[PAPER REVIEW] PS Prompting

SOOH·2024년 5월 12일

LLMs

목록 보기

3/3

Plan-and-Solve Prompting: Improving Zero-Shot Chain-of-Thought Reasoning by Large Language Models

Zero-shot-CoT의 단점

Calculation errors
missing-step errors
this occur when some intermediate reasoning step(s) is missed-out (especially complex&multi-step reasoning)
→ SOL) PS prompting
semantic misunderstanding errors

[ to solve 2. the missing-step errors ]

“Let’s first understand the problem and devise a plan to solve the problem. Then, let’s carry out the plan and solve the problem step by step”

[ to solve 1. calculation errors and improve the quality of generated reasoning steps ]

PS+ prompting(more detailed instruction)

“extract relevant variables and their corresponding numerals”

“calculate intermediate results (pay attention to calculation and commonsense)”
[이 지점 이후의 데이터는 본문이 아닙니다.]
### src/rtl/dsp_pkg.sv
// Shared constants for the DSP post-adder/accumulator: opmode field positions,
// X/Z operand select encodings and datapath widths.
package dsp_pkg;

  localparam int unsigned P_W = 48;
  localparam int unsigned M_W = 36;

  localparam int unsigned OPM_X_LSB = 0;
  localparam int unsigned OPM_Z_LSB = 2;
  localparam int unsigned OPM_CIN   = 5;
  localparam int unsigned OPM_SUB   = 7;

  typedef enum logic [1:0] {
    X_ZERO = 2'b00,
    X_M    = 2'b01,
    X_P    = 2'b10,
    X_DAB  = 2'b11
  } x_sel_e;

  typedef enum logic [1:0] {
    Z_ZERO = 2'b00,
    Z_PCIN = 2'b01,
    Z_P    = 2'b10,
    Z_C    = 2'b11
  } z_sel_e;

endpackage

### src/rtl/pipe_reg_async.sv
// Optional pipeline register: async active-low clear, clock enable, and a
// PRESENT=0 mode that turns it into a plain wire.
module pipe_reg_async #(
  parameter int unsigned WIDTH   = 1,
  parameter bit          PRESENT = 1'b1
) (
  input  logic             clk,
  input  logic             rst_n,
  input  logic             ce,
  input  logic [WIDTH-1:0] d,
  output logic [WIDTH-1:0] q
);

  generate
    if (PRESENT) begin : g_reg
      logic [WIDTH-1:0] q_r;

      always_ff @(posedge clk or negedge rst_n) begin
        if (!rst_n) begin
          q_r <= '0;
        end else if (ce) begin
          q_r <= d;
        end
      end

      assign q = q_r;
    end else begin : g_bypass
      logic unused_ctrl;
      assign unused_ctrl = &{1'b0, clk, rst_n, ce};
      assign q = d;
    end
  endgenerate

endmodule

### src/rtl/dsp_post_adder_accum.sv
// DSP post-adder / accumulator: X/Z operand muxes, add or subtract with carry-in,
// and optional opmode, carry-in, P and carry-out registers.
module dsp_post_adder_accum
  import dsp_pkg::*;
#(
  parameter int    PREG        = 1,
  parameter int    CARRYINREG  = 1,
  parameter int    CARRYOUTREG = 1,
  parameter int    OPMODEREG   = 1,
  parameter string CARRYINSEL  = "OPMODE5"
) (
  input  logic           clk,
  input  logic           rst_n,
  input  logic           ce_p,
  input  logic           ce_carry,
  input  logic           ce_opmode,
  input  logic [7:0]     opmode,
  input  logic [M_W-1:0] m,
  input  logic [P_W-1:0] dab,
  input  logic [P_W-1:0] c,
  input  logic [P_W-1:0] pcin,
  input  logic           carryin,
  output logic [P_W-1:0] p,
  output logic [P_W-1:0] pcout,
  output logic           carryout,
  output logic           carryoutf
);

  localparam bit CIN_OPM  = (CARRYINSEL == "OPMODE5");
  localparam bit CIN_PORT = (CARRYINSEL == "CARRYIN");

  logic [7:0]     opmode_q;
  logic           cin_d;
  logic           cin;
  logic [P_W-1:0] p_q;
  logic [P_W-1:0] p_fb;
  logic [P_W-1:0] x_mux;
  logic [P_W-1:0] z_mux;
  logic [P_W:0]   sum;
  logic           co_q;
  logic           unused_bits;

  assign unused_bits = &{1'b0, opmode[6], opmode[4], opmode_q[6:4]};

  pipe_reg_async #(.WIDTH(8), .PRESENT(OPMODEREG != 0)) u_opmode_reg (
    .clk   (clk),
    .rst_n (rst_n),
    .ce    (ce_opmode),
    .d     (opmode),
    .q     (opmode_q)
  );

  // An unrecognised CARRYINSEL leaves both selects false, so cin is tied to 0.
  assign cin_d = (CIN_OPM & opmode[OPM_CIN]) | (CIN_PORT & carryin);

  pipe_reg_async #(.WIDTH(1), .PRESENT(CARRYINREG != 0)) u_carryin_reg (
    .clk   (clk),
    .rst_n (rst_n),
    .ce    (ce_carry),
    .d     (cin_d),
    .q     (cin)
  );

  // Without a P register the feedback path is tied off to avoid a loop.
  generate
    if (PREG != 0) begin : g_fb
      assign p_fb = p_q;
    end else begin : g_no_fb
      assign p_fb = '0;
    end
  endgenerate

  always_comb begin
    x_mux = '0;
    case (x_sel_e'(opmode_q[OPM_X_LSB +: 2]))
      X_ZERO:  x_mux = '0;
      X_M:     x_mux = {{(P_W-M_W){1'b0}}, m};
      X_P:     x_mux = p_fb;
      X_DAB:   x_mux = dab;
      default: x_mux = '0;
    endcase
  end

  always_comb begin
    z_mux = '0;
    case (z_sel_e'(opmode_q[OPM_Z_LSB +: 2]))
      Z_ZERO:  z_mux = '0;
      Z_PCIN:  z_mux = pcin;
      Z_P:     z_mux = p_fb;
      Z_C:     z_mux = c;
      default: z_mux = '0;
    endcase
  end

  always_comb begin
    sum = '0;
    if (opmode_q[OPM_SUB]) begin
      sum = {1'b0, z_mux} - ({1'b0, x_mux} + {{P_W{1'b0}}, cin});
    end else begin
      sum = {1'b0, z_mux} + {1'b0, x_mux} + {{P_W{1'b0}}, cin};
    end
  end

  pipe_reg_async #(.WIDTH(P_W), .PRESENT(PREG != 0)) u_p_reg (
    .clk   (clk),
    .rst_n (rst_n),
    .ce    (ce_p),
    .d     (sum[P_W-1:0]),
    .q     (p_q)
  );

  pipe_reg_async #(.WIDTH(1), .PRESENT(CARRYOUTREG != 0)) u_carryout_reg (
    .clk   (clk),
    .rst_n (rst_n),
    .ce    (ce_p),
    .d     (sum[P_W]),
    .q     (co_q)
  );

  assign p         = p_q;
  assign pcout     = p_q;
  assign carryout  = co_q;
  assign carryoutf = co_q;

endmodule

### config.mk
export PLATFORM = sky130hd
export DESIGN_NAME = dsp_post_adder_accum
export DESIGN_NICKNAME = d
export VERILOG_FILES = /design/src/rtl/dsp_pkg.sv /design/src/rtl/pipe_reg_async.sv /design/src/rtl/dsp_post_adder_accum.sv
export SDC_FILE = /design/constraint.sdc
export NUM_CORES = 1
export LEC_CHECK = 0
export ABC_AREA = 0
export CAP_MARGIN = 20
export CORE_ASPECT_RATIO = 0.5
export CORE_MARGIN = 3
export CORE_UTILIZATION = 46
export CTS_BUF_LIST = sky130_fd_sc_hd__clkbuf_16
export CTS_CLUSTER_DIAMETER = 200
export CTS_CLUSTER_SIZE = 12
export DETAILED_ROUTE_END_ITERATION = 12
export PLACE_DENSITY = 0.79
export RECOVER_POWER = 50
export SETUP_SLACK_MARGIN = 0.4
export SLEW_MARGIN = 15
export SYNTH_ARGS = -nofsm -noshare
export SYNTH_HDL_FRONTEND = slang
export SYNTH_SLANG_ARGS = --single-unit
### constraint.sdc
create_clock -name clk -period 4 [get_ports clk]
set_input_delay 0.8 -clock clk [delete_from_list [all_inputs] [get_ports clk]]
set_output_delay 0.8 -clock clk [all_outputs]
set_load 0.01 [all_outputs]
==> results of run 1 <==
==> area by class of cell <==
type,count,area [um2]
Antenna cell,1,2.50
Clock buffer,5,125
Clock inverter,3,26.3
Fill cell,1246,3540
Inverter,140,558
Multi-Input combinational cell,1137,11000
Sequential cell,55,1380
Tap cell,307,384
Timing Repair Buffer,728,6410
==> power by group through the flow <==
stage | logic [uW] | clock network [uW] | registers [uW]
after floorplan | 6380 | 0 | 1190
after global placement | 11000 | 0 | 1060
after detailed placement | 11200 | 0 | 1080
after CTS | 12800 | 545 | 1080
after global routing | 15300 | 561 | 1130
final | 14700 | 556 | 1110
==> metrics by stage <==
step	total power (uW)	hold WS (ps)	utilization
3_5_place_dp	12300	583	0.728
4_1_cts	14400	473	0.804
3_3_place_gp	12100	569	0.728
2_1_floorplan	7580	504	-
6_report	16300	616	0.849
5_1_grt	17000	654	0.849
==> per-layer routing <==
layer	track usage	routed length (um)
met4	0.226	4480
met1	0.431	21300
met2	0.696	27900
met5	0	0
met3	0.0696	5000
==> final timing paths <==
kind / to / slack (ps)
max in group asynchronous: u_opmode_reg.q[3] / 1150
hold / removal: u_p_reg.q[39] / 620
setup / recovery: u_p_reg.q[36] / -460
setup reg to reg: u_p_reg.q[36] / -450
hold reg to reg: u_p_reg.q[39] / 620
min in group asynchronous: u_p_reg.q[11] / 840
==> cells by family after synthesis <==
group	Yosys count
DFF	55
adders and majority gates	143
AOI/OAI and AO/OA	488
and+or+nand+nor	318
muxes	103
xor gates and xnor gates	85
buffers and inverters	266
==> what timing repair did <==
| action | CTS | global route |
|---|---|---|
| endpoints found under the setup margin | 40 | 41 |
| buffers inserted | 52 | 36 |
| resized for setup | 263 | 161 |
| pin swaps | 150 | 87 |
==> tightest hold or removal path, delay by kind of cell, from the launching register on <==
family	cells	cell delay [ps]
AOI/OAI and AO/OA	1	60
DFF	1	430
and+or+nand+nor	1	90
==> state kept, by name (all words and copies together), names as in the netlist <==
| name | flops |
|---|---|
| u_p_reg.q | 48 |
| u_opmode_reg.q | 5 |
| u_carryout_reg.q | 1 |
| u_carryin_reg.q | 1 |
==> cell usage after synthesis, drive strengths merged, types with 4 or more instances <==
library cell	instances
ha	139
inv	139
a21oi	133
nor2	92
mux2	85
nand2	82
o21ai	68
xnor2	67
clkbuf	64
buf	62
a22o	60
a21o	57
dfrtp	55
nor2b	29
a22oi	26
mux2i	18
xor2	18
nand3	17
nand4	17
nor3	17
o21bai	16
and3	15
o211ai	14
a31oi	13
o21a	13
a211oi	12
nand2b	12
and2	8
o31ai	8
a21boi	6
o221ai	6
a211o	5
a221o	5
a311oi	5
nor3b	5
nor4	5
o2111ai	5
or3	5
fa	4
or2	4
==> summary.txt, run 1 <==
Place WS: -1040 ps
critical path startpoint: pcin[6]
Post-Synth XOR/XNOR Area: 0.0662
setup violators final: 26
gate count after technology mapping: 1458
Sw Pwr: 7820 uW
Die Width: 227 um
Peak VDD IR: 0.000693 V
layout overhead on the synthesized area: 76.8%
drt first pass iters: 8
power per cell area: 821 nW/um2
complex-gate fraction of the synthesized area: 0.301
gr ovfl total: 0
DR vias: 15100
worst setup path class: in2reg
static leakage: 0.00909 uW
min-delay src: u_p_reg.q[39]
post-route minimum period: 4460 ps
Slowest cell on crit path: clkdlybuf4s50_1
sequential area share after synthesis: 0.122
largest area contributor in the synthesized netlist: ha_1
ANT nets after route: 0
clock power share: 0.034
cell area after layout: 19900 um2
vias in the first global route: 14900
final wirelength: 58600 um
combinational family with the most area after synthesis: compound AO/OA/AOI/OAI gates
crit-path max FO: 3
EDFF count, synth: 0
Final Net Count: 2404
Distinct cells, synth: 89
syn_area_per_cell: 7.71 um2
Max-slew headroom: -0.0699
asr flop ratio synth: 1.00
Worst path max stage delay: 400 ps
DIE AREA: 26500 um2
Inserted Clock Buffers: 5
Cells after DPL: 2279
critical path data required time: 4180 ps
Final HPWL DP: 38500 um
Max Slew Vio Count: 19
Buf/Inv on CP: 5
logic gate share of total power: 0.898
Synth area leaders: ha_1, dfrtp_1, mux2_2
Syn Nets: 1795
CTS max path bufs: 2
largest net degree at the start of global routing: 43
GRT Resource Usage Total: 0.385
Hold Path Depth: 2
TritonCTS clock tree: built
Crit path max-delay family: compound AO/OA/AOI/OAI gates
CORE AREA: 23400 um2
RSZ-0062 raised after global routing: true
Worst Path Arrival: 4640 ps
run status: complete, but fails checks
Slew @ Worst Pin: 1600 ps
fmax: 224 MHz
HP Class: reg2reg
non-filler instance count after layout: 2376
first-pass GRT wire length: 79900 um
fin crit share: 1.12
I/O pins: 292
Rows: 39
Die Y: 117 um
CP Cell Sequence: clkdlybuf4s50_1 -> mux2_2 -> a22oi_2 -> buf_4 -> inv_1 -> ha_1 -> a21oi_1 -> a311oi_1 -> buf_4 -> a211oi_4 -> o2111a_2 -> nor2_4 -> a221o_1 -> buf_4 -> a311oi_4 -> xnor2_1 -> o221ai_1
CTS root buffer: clkbuf_16
Synth warnings: 0
most common cell after layout, fill and taps aside: buf_4
ys flop type: dfrtp_1
Starting Density: 0.480
Worst setup SP type: input pin
synthesized cell area: 11200 um2
Vias/cell: 6.34
ratio of cells with drive above 1 in the final layout: 0.412
Crit. path cell count: 17
Synth Register Bits: 55
Final Hold Violating Endpoints: 0
max-cap violations: 1
cell mode on critical path: buf_4
critical path capture point type: flop
IO buf count: 288
placed instance area: 17000 um2
clock latency on the worst-skew pair: 350 ps
Synth Area in Simple Gates: 0.139
clock-pin slew on the worst setup and hold paths: 90 ps
reg-to-reg startpoint: u_opmode_reg.q[0]
drt drc: 0
Reg power frac: 0.068
Int Power: 8500 uW
Post-Synth Adder-Cell Area: 0.162
initial antenna violation count: 1
Placer Congestion: 0.995
failing checks: capacitance limit, slew limit, setup timing
Total Negative Setup Slacks: -6820 ps
Routed WL per cell: 24.7 um
htree depth: 2
Iteration-0 DRC Markers: 1539
most frequent cells in the layout: buf_4, clkdlybuf4s50_1, inv_1
top cell type's share of synthesized area: 0.155
# clock sinks: 55
Sw Share: 0.479
hold_buf cts: 0
Setup WS post-layout: -464 ps
Layout Skew: 21.2 ps
r2r worst-path depth: 18
mux share of post-synthesis cell area: 0.101
Power figures use the tool's default switching activity.
==> inputs of run 2 (changes only) <==
--- a/config.mk
+++ b/config.mk
@@ -9,12 +9,11 @@
 export CAP_MARGIN = 20
 export CORE_ASPECT_RATIO = 0.5
 export CORE_MARGIN = 3
-export CORE_UTILIZATION = 46
+export CORE_UTILIZATION = 24
 export CTS_BUF_LIST = sky130_fd_sc_hd__clkbuf_16
 export CTS_CLUSTER_DIAMETER = 200
 export CTS_CLUSTER_SIZE = 12
 export DETAILED_ROUTE_END_ITERATION = 12
-export PLACE_DENSITY = 0.79
 export RECOVER_POWER = 50
 export SETUP_SLACK_MARGIN = 0.4
 export SLEW_MARGIN = 15
==> run 2 against run 1 <==
The run still ends with capacitance limit, slew limit, setup timing left. Count of clock-buffer cells in the layout is the same. Utilization shrank 40 points. First-iteration DRC count shrank 34%. Non-clock buffer count grew 9. Final cell count grew 14%. Total power shrank 1.3%. Critical path depth grew 3. Via count shrank 10%. Clock skew shrank 1.7 ps. Sequential share of layout area shrank 0.25 points. Critical endpoint is now u_p_reg.q[39]. Largest cell class unchanged.
==> summary.txt, run 2 (synthesis results as in run 1) <==
CP Cell Sequence: buf_12 -> buf_12 -> buf_6 -> mux2_4 -> a22o_4 -> ha_4 -> ha_4 -> buf_6 -> nand4_1 -> o211ai_1 -> and2_1 -> and4_1 -> a222oi_1 -> buf_4 -> a21oi_4 -> buf_6 -> buf_4 -> buf_6 -> xnor2_2 -> o221ai_1
static leakage: 0.00922 uW (+1.4%)
Die Width: 312 um (+37%)
fmax: 231 MHz (+3.0%)
post-route minimum period: 4330 ps (-131 ps)
most common cell after layout, fill and taps aside: buf_4
Die Y: 159 um (+36%)
# clock sinks: 55 (unchanged)
run status: complete, but fails checks
I/O pins: 292 (unchanged)
Iteration-0 DRC Markers: 1016 (-34%)
r2r worst-path depth: 20 (+2)
Final Net Count: 2413 (+0.37%)
Largest register FFs: 48 (unchanged)
first-pass GRT wire length: 75400 um (-5.7%)
htree depth: 2 (unchanged)
final worst hold slack: 585 ps (-30.9 ps)
Rows: 55 (+41%)
PnR Total Power: 16100 uW (-1.3%)
Layout Skew: 19.5 ps (-1.69 ps)
Final HPWL DP: 37800 um (-1.8%)
vias in the first global route: 13500 (-9.4%)
Starting Density: 0.246 (-0.234)
fin crit share: 1.08 (-0.0328)
final wirelength: 50300 um (-14%)
Hold Path Sink: u_p_reg.q[14]
layout overhead on the synthesized area: 83.7%
TritonCTS clock tree: built
IO buf count: 288 (unchanged)
Worst R2R End: u_p_reg.q[39]
Max-slew headroom: -0.265 (-0.196)
Setup WS post-layout: -333 ps (+131 ps)
DR vias: 13500 (-10%)
Vias/cell: 5.01 (-21%)
CORE AREA: 45700 um2 (+95%)
failing checks: capacitance limit, slew limit, setup timing
power per cell area: 780 nW/um2 (-5.0%)
Total Negative Setup Slacks: -2960 ps (+3860 ps)
critical path capture point type: flop
CTS root buffer: clkbuf_16
initial antenna violation count: 0 (-1)
RSZ-0062 raised after global routing: true
max-cap violations: 1 (unchanged)
clock latency on the worst-skew pair: 340 ps (about the same)
Slew @ Worst Pin: 1900 ps (+293 ps)
clock-pin slew on the worst setup and hold paths: 80 ps (about the same)
Ant. Diodes: 0 (-1)
most frequent cells in the layout: buf_4, clkdlybuf4s50_1, inv_1
Final Hold Violating Endpoints: 0 (unchanged)
critical path data required time: 4230 ps (+50 ps)
drt drc: 0 (unchanged)
cell mode on critical path: buf_6
Crit path max-delay family: compound AO/OA/AOI/OAI gates
Inserted Clock Buffers: 5 (unchanged)
Place WS: -836 ps (+203 ps)
Buf/Inv on CP: 8 (+3)
reg-to-reg startpoint: u_opmode_reg.q[3]
Worst setup SP type: flop
worst reg2reg setup slack: -330 ps (+120 ps)
worst setup path class: reg2reg
Placer Congestion: 0.943 (-5.2%)
Slowest cell on crit path: a222oi_1
Finished Core Util: 0.452 (-0.397)
Routed WL per cell: 18.6 um (-25%)
Hold Path Depth: 2 (unchanged)
Crit. path cell count: 20 (+3)
CTS max path bufs: 2 (unchanged)
DIE AREA: 49600 um2 (+88%)
largest net degree at the start of global routing: 41 (-4.7%)
Worst path max stage delay: 560 ps (+160 ps)
HP Class: reg2reg
crit-path max FO: 6 (+3)
Worst Path Arrival: 4560 ps (-80 ps)
GRT Resource Usage Total: 0.186 (-0.198)
ratio of cells with drive above 1 in the final layout: 0.423 (+0.0107)
min-delay src: u_p_reg.q[14]
Max Slew Vio Count: 28 (+9)
gr ovfl total: 0 (unchanged)
setup violators final: 19 (-27%)
Peak VDD IR: 0.000359 V (-48%)
ANT nets after route: 0 (unchanged)
drt first pass iters: 6 (-2)
run 2: per-layer routing:
| metal | global-route usage | wire [um] | vias up |
|---|---|---|---|
| li1 | - | - | 6449 |
| met1 | 0.249 | 22100 | 6654 |
| met2 | 0.326 | 24800 | 374 |
| met3 | 0.0187 | 2190 | 70 |
| met4 | 0.0378 | 1210 | 0 |
| met5 | 0 | 0 | - |
run 2: worst max path at each step:
| stage | start | to |
|---|---|---|
| 2_1_floorplan | c[21] | u_p_reg.q[32] |
| 3_3_place_gp | c[19] | u_p_reg.q[43] |
| 3_5_place_dp | pcin[14] | u_p_reg.q[43] |
| 4_1_cts | u_opmode_reg.q[3] | u_p_reg.q[40] |
| 5_1_grt | u_opmode_reg.q[3] | u_p_reg.q[43] |
| 6_report | u_opmode_reg.q[3] | u_p_reg.q[39] |
run 2: worst reg2reg max path, delay by kind of cell (launching register included):
kind	cells	cell delay [ps]
DFF	1	420
muxes	1	300
AOI/OAI and AO/OA	5	1240
buffers and inverters	8	1120
adders and majority gates	2	490
xor gates and xnor gates	1	110
and+or+nand+nor	3	550
run 2: where the power goes:
part / leakage, uW / switching [uW] / internal (uW)
Sequential: 0.000640 / 273 / 811
Combinational: 0.00850 / 6850 / 7620
Clock: 0.0000812 / 263 / 295
Total: 0.00922 / 7380 / 8720
run 2: what timing repair did:
item,CTS,global route
cloned,2,3
hold buffers,0,0
pin swaps,179,134
buffers inserted,56,37
endpoints found under the setup margin,40,41
gates resized for setup,355,112
run 2: layout make-up:
class	count	area, um2
fill	4363	25000
multi-input combinational	1137	11100
timing repair buffer	737	6710
sequential	55	1380
tap	627	785
inverter	140	553
clock buffer	5	125
clock inverter	3	38.8
run 2: through the flow:
| stage | cells | instance area (um2) |
|---|---|---|
| 2_1_floorplan | 1458 | 11900 |
| 3_3_place_gp | 2598 | 17500 |
| 3_5_place_dp | 2598 | 17500 |
| 4_1_cts | 2664 | 19700 |
| 5_1_grt | 2704 | 20600 |
| 6_report | 2704 | 20600 |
arithmetic reasoning에서 PS+ Prompting은 8-shot CoT prompting과 비슷한 성능을 보임

make an inference using the proposed prompting template → generate the reasoning process and the answer to a problem
1. subtask를 만들어내고 accomplish하도록 하기
  → “Let’s first understand the problem and devise a plan to solve the problem. Then, let’s carry out the plan and solve the problem step by step” in template of Answering ( A:[T] )
2. LLM이 계산에 더 집중하며, 중간과정의 결과를 정확하게 도출해낼 수 있도록 하기
  → “pay attention to calculation” + “extract relevant variables and their corresponding numerals”
  
  💡 [ hypothesis ]
  if the LLMs leave out the relevant and important variables, it is more likely to miss out relevant reasoning steps.
3. LLM의 reasoning step에 대한 성능 향상을 위해..
  → “calculate intermediate results”
extract the answer for evaluation by using the answer extraction prompting

→ ”Therefore, the answer # is”

[ Benchmarks ]

evaluate PS-prompting on the !ten! benchmark datasets from !three! categories of reasoning problems.

Arithmetic Reasoning
1. GSM8K dataset : high quality linguistically diverse grade school math word problems (created by human problem writers)
2. SVAMP benchmark : one-unknown arithmetic word problems for up-to-4 grade level students by making simple changes to a set of problems (from another existing dataset)
3. MultiArith dataset : math word problems requiring multiple reasoning steps and operations
4. AddSub dataset : addition and subtraction arithmetic word problems
5. AQUA dataset : algebraic word problems with natural language rationales
6. SingleEq dataset : single-equation grade-school algebra word problems with multiple math operations over non-negative rational numbers and one variable
Commonsense Reasoning
1. CSQA benchmark dataset : multiple-choice questions that require different types of commonsense knowledge to obtain the correct answers
2. StrategyQA benchmark dataset : questions requiring multi-step reasoning but the reasoning steps are not given.
Symbolic Reasoning
1. Last Letter Concatenation dataset : questions requiring the last letters of words in a name to be concatenated
2. Coin Flip dataset : questions on whether a coin is still heads up after it is flipped or not flipped based on steps given in the questions

[ Baselines ]

Zero-shot baselines
- Zero-shot CoT(“Let’s think step by step”)
- Zero-shot PoT(uses LLM mainly OpenAI Codex to generate a Python pro- gram and then derive an answer by executing the generated program on a Python interpreter)
Few-shot with manual demonstrations

Manual-CoT creates eight hand-crafted examples as demonstrations.
Few-shot with automatic demonstrations

Auto-CoT automatically selected examples by clustering with diversity and generates reasoning chains using zero-shot-CoT to construct demonstrations.